My initial idea was to smooth the series by doing some sort of averaging, but I'm not convinced that averaging won't change the underlying curve. My second idea was to simply clip the outliers, but the outliers aren't as extreme down in the tail, so I'd have non-uniform noise in the curve.

My current thought is to apply a band-stop filter of some sort.

There's not much programming in this, yet, but I suspect there will be.

6 comments:

Jason Nyberg said...

I'd expect your stubble to stick out like a sore thumb in an FFT of your series...

jrm said...

I uploaded the raw data to http://code.google.com/p/jrm-code-project/source/browse/trunk/scheme/signal0.scm so others can play with it.

gyom said...

I would go through the list of numbers and fill out another list in parallel that basically tells you what the median values are within a time window of a length L=10.
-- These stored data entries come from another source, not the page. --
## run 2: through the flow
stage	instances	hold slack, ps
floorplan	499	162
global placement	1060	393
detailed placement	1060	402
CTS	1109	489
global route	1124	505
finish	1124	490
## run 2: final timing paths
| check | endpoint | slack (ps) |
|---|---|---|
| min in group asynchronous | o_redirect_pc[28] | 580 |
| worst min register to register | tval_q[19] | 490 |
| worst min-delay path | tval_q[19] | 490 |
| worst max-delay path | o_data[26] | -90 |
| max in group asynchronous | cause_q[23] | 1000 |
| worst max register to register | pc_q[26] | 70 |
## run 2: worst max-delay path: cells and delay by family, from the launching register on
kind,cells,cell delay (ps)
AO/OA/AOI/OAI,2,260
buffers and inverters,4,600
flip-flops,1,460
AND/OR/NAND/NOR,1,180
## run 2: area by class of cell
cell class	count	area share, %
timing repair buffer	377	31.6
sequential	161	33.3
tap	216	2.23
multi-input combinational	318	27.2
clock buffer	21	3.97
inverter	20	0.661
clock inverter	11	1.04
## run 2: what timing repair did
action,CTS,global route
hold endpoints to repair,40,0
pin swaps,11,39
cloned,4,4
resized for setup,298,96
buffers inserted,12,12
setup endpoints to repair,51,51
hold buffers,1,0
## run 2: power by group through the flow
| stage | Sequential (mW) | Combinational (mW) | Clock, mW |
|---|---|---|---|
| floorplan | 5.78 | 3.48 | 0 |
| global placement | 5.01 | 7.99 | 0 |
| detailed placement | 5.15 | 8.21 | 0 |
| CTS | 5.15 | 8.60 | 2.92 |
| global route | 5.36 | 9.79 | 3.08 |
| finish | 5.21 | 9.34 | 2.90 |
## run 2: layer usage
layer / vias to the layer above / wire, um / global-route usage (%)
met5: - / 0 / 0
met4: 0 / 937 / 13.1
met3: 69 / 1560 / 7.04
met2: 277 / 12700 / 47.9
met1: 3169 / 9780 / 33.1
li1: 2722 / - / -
Use the median, not the average from the time window. Do keep track of the standard deviation, though, with another list.

Then you go though the original and whenever you get a value that exceeds the median in that window by more than 3 times the standard deviation (or whatever), you change that value to be the median instead.

The basic idea is to re-evaluate periodically how spiky the values can be before being considered bad.

There might be a roughly equivalent way to do this with convolutions to make it faster. I don't know much about signal processing.

Joshua said...
This comment has been removed by the author.
jpc said...

gyom: Getting the median is a non-linear operation so you cannot express it with convolution.

Will Farr said...

You might have a look at Numerical Recipes (available online if you have Adobe Reader at www.nr.com); they have some chapters on smoothing data. For example, you can define various moving-window polynomial filters for the data which preserve some chosen number of moments of the data (so that, for example, all peak locations and symmetric widths are preserved, but the anti-symmetric skew about the peak is eliminated by the filter). Such filters are go by the name Savitzky-Golay. Numerical Recipes also discusses smoothing by filtering in the Fourier domain.